### Task objective
Filter the entries that follow, copying every line in which the word "lines" appears.

▬▬▬▬▬▬

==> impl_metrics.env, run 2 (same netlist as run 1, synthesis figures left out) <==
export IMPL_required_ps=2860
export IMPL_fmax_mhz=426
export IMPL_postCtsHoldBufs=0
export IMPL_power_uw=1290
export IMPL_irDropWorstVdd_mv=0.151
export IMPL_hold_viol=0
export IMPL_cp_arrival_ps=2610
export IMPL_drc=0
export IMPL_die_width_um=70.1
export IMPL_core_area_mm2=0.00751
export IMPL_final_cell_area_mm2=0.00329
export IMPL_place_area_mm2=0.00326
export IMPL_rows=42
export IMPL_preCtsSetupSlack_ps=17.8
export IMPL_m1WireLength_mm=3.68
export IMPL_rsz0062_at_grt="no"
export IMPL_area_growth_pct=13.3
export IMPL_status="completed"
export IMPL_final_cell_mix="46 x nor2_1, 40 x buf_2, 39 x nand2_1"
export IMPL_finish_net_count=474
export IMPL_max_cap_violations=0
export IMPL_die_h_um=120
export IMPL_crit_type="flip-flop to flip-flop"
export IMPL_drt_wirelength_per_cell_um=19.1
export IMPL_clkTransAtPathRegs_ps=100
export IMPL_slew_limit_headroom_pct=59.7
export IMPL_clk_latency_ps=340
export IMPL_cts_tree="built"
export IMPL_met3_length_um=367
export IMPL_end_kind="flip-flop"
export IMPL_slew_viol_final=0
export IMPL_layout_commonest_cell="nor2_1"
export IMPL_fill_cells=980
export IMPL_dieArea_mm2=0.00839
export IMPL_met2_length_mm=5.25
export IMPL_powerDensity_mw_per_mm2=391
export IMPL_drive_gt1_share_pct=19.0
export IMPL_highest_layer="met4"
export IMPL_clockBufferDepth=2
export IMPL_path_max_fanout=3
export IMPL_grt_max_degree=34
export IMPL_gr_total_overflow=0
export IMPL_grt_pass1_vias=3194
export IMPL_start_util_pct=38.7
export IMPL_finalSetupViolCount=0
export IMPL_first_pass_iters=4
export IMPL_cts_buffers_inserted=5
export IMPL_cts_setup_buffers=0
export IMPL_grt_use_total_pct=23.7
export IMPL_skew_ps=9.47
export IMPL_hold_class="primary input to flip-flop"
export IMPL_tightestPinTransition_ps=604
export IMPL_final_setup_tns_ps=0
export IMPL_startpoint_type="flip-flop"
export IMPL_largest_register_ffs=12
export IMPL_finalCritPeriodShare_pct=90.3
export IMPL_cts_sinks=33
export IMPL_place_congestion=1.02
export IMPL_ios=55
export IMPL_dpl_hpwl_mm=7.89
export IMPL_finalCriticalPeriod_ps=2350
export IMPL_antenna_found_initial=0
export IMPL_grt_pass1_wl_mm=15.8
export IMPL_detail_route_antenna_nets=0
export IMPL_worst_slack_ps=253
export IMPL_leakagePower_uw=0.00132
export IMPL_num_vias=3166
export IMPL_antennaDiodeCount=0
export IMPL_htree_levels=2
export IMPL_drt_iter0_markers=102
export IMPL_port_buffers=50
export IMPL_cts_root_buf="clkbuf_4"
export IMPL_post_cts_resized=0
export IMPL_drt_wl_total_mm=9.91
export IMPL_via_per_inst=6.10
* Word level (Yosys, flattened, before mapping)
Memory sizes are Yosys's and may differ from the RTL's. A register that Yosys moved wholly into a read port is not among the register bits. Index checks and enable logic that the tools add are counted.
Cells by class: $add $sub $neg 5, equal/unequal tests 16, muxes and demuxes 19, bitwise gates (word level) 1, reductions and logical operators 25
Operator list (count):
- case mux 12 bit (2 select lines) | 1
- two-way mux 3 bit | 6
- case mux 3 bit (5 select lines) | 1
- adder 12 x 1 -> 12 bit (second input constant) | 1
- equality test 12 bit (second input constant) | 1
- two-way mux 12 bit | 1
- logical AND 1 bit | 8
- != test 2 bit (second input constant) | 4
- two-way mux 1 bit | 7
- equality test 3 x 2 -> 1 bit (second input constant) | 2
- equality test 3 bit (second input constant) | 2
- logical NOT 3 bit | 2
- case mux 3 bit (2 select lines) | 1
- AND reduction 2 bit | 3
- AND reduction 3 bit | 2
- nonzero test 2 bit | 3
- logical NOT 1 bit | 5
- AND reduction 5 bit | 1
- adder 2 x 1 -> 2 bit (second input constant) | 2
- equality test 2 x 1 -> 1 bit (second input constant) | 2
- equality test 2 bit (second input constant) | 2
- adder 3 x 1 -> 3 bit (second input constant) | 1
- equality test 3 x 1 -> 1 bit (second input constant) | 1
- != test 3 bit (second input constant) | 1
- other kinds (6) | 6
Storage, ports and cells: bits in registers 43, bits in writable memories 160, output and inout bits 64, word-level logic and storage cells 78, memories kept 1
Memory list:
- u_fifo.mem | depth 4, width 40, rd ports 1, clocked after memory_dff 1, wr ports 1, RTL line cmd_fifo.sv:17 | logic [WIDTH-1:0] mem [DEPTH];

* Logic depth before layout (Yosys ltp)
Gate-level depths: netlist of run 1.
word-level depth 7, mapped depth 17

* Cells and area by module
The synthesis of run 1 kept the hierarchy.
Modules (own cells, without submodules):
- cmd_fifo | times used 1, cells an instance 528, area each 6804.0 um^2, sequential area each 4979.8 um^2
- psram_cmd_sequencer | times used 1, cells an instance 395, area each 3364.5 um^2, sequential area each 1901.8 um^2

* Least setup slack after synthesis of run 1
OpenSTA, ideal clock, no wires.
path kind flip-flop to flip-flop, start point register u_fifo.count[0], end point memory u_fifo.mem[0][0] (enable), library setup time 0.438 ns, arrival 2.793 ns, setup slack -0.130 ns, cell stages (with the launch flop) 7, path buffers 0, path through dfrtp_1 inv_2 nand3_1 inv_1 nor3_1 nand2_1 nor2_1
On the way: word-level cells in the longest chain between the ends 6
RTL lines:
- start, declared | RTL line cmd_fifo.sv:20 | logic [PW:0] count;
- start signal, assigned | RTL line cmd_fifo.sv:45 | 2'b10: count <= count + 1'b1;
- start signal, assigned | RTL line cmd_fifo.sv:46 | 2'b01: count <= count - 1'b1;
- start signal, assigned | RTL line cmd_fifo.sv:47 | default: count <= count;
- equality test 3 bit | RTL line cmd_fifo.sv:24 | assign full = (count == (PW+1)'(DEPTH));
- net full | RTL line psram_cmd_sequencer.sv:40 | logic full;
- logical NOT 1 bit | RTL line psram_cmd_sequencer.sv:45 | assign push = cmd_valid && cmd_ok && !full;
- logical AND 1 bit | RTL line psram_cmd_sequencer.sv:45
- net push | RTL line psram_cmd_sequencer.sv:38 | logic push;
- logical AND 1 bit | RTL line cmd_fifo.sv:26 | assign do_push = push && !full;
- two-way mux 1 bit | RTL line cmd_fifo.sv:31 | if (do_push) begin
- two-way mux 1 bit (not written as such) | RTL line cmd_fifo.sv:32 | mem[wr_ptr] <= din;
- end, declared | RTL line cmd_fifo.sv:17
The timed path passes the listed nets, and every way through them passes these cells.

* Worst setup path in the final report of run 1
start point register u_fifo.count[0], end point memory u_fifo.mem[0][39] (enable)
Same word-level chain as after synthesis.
$ cat src/rtl/uart_tx_fifo.sv
// uart_tx_fifo: FIFO-buffered UART transmitter (8N1, LSB first).
// Ports: clk, rst_n (async low), data/valid/ready push port,
//   uart_tx serial line, busy, fifo_count.
// Define UART_TX_PARITY_EN for an even-parity bit (8E1 frames).
module uart_tx_fifo #(
  parameter int CLK_FREQ   = 12000000,
  parameter int BAUD       = 115200,
  parameter int FIFO_DEPTH = 16
) (
  input  logic                        clk,
  input  logic                        rst_n,
  input  logic [7:0]                  data,
  input  logic                        valid,
  output logic                        ready,
  output logic                        uart_tx,
  output logic                        busy,
  output logic [$clog2(FIFO_DEPTH):0] fifo_count
);

  localparam int CPB = CLK_FREQ / BAUD;
  localparam int AW  = $clog2(FIFO_DEPTH);
  localparam int CW  = AW + 1;
  localparam int TW  = (CPB > 1) ? $clog2(CPB) : 1;

`ifdef UART_TX_PARITY_EN
  typedef enum logic [2:0] {
    IDLE, START, DATA, PARITY, STOP
  } state_e;
  logic par_q;
`else
  typedef enum logic [1:0] {
    IDLE, START, DATA, STOP
  } state_e;
`endif

  state_e        state_q;
  logic [TW-1:0] tmr_q;
  logic [2:0]    bit_q;
  logic [7:0]    shift_q;
  logic          tx_q;

  logic [7:0]    mem_q [FIFO_DEPTH];
  logic [AW-1:0] wr_q;
  logic [AW-1:0] rd_q;
  logic [CW-1:0] cnt_q;
  logic [CW-1:0] cnt_d;

  logic push;
  logic pop;
  logic last;

  assign ready = (cnt_q != CW'(FIFO_DEPTH));
  assign push  = valid && ready;
  assign pop   = (state_q == IDLE) && (cnt_q != '0);
  assign last  = (tmr_q == TW'(CPB - 1));

  assign uart_tx    = tx_q;
  assign fifo_count = cnt_q;
  assign busy       = (state_q != IDLE) || (cnt_q != '0);

  always_comb begin
    cnt_d = cnt_q;
    unique case ({push, pop})
      2'b10:   cnt_d = cnt_q + 1'b1;
      2'b01:   cnt_d = cnt_q - 1'b1;
      default: cnt_d = cnt_q;
    endcase
  end

  // Storage needs no reset; only the pointers define what is valid.
  always_ff @(posedge clk) begin
    if (push) mem_q[wr_q] <= data;
  end

  // The line is registered from the current state, so it trails the
  // state by one cycle; every bit still lasts exactly CPB cycles.
  always_ff @(posedge clk or negedge rst_n) begin
    if (!rst_n) begin
      state_q <= IDLE;
      tmr_q   <= '0;
      bit_q   <= '0;
      shift_q <= '0;
      tx_q    <= 1'b1;
      wr_q    <= '0;
      rd_q    <= '0;
      cnt_q   <= '0;
`ifdef UART_TX_PARITY_EN
      par_q   <= 1'b0;
`endif
    end else begin
      cnt_q <= cnt_d;
      if (push) wr_q <= wr_q + 1'b1;
      if (pop)  rd_q <= rd_q + 1'b1;
      unique case (state_q)
        IDLE: begin
          tx_q <= 1'b1;
          if (pop) begin
            shift_q <= mem_q[rd_q];
`ifdef UART_TX_PARITY_EN
            par_q   <= ^mem_q[rd_q];
`endif
            tmr_q   <= '0;
            state_q <= START;
          end
        end
        START: begin
          tx_q <= 1'b0;
          if (last) begin
            tmr_q   <= '0;
            bit_q   <= '0;
            state_q <= DATA;
          end else begin
            tmr_q <= tmr_q + 1'b1;
          end
        end
        DATA: begin
          tx_q <= shift_q[0];
          if (last) begin
            tmr_q   <= '0;
            shift_q <= shift_q >> 1;
            if (bit_q == 3'd7) begin
`ifdef UART_TX_PARITY_EN
              state_q <= PARITY;
`else
              state_q <= STOP;
`endif
            end else begin
              bit_q <= bit_q + 3'd1;
            end
          end else begin
            tmr_q <= tmr_q + 1'b1;
          end
        end
`ifdef UART_TX_PARITY_EN
        PARITY: begin
          tx_q <= par_q;
          if (last) begin
            tmr_q   <= '0;
            state_q <= STOP;
          end else begin
            tmr_q <= tmr_q + 1'b1;
          end
        end
`endif
        STOP: begin
          tx_q <= 1'b1;
          if (last) begin
            tmr_q   <= '0;
            state_q <= IDLE;
          end else begin
            tmr_q <= tmr_q + 1'b1;
          end
        end
        default: begin
          tx_q    <= 1'b1;
          state_q <= IDLE;
        end
      endcase
    end
  end

endmodule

▬▬▬▬▬▬

### Answer section
- case mux 12 bit (2 select lines) | 1
- case mux 3 bit (5 select lines) | 1
- case mux 3 bit (2 select lines) | 1
RTL lines:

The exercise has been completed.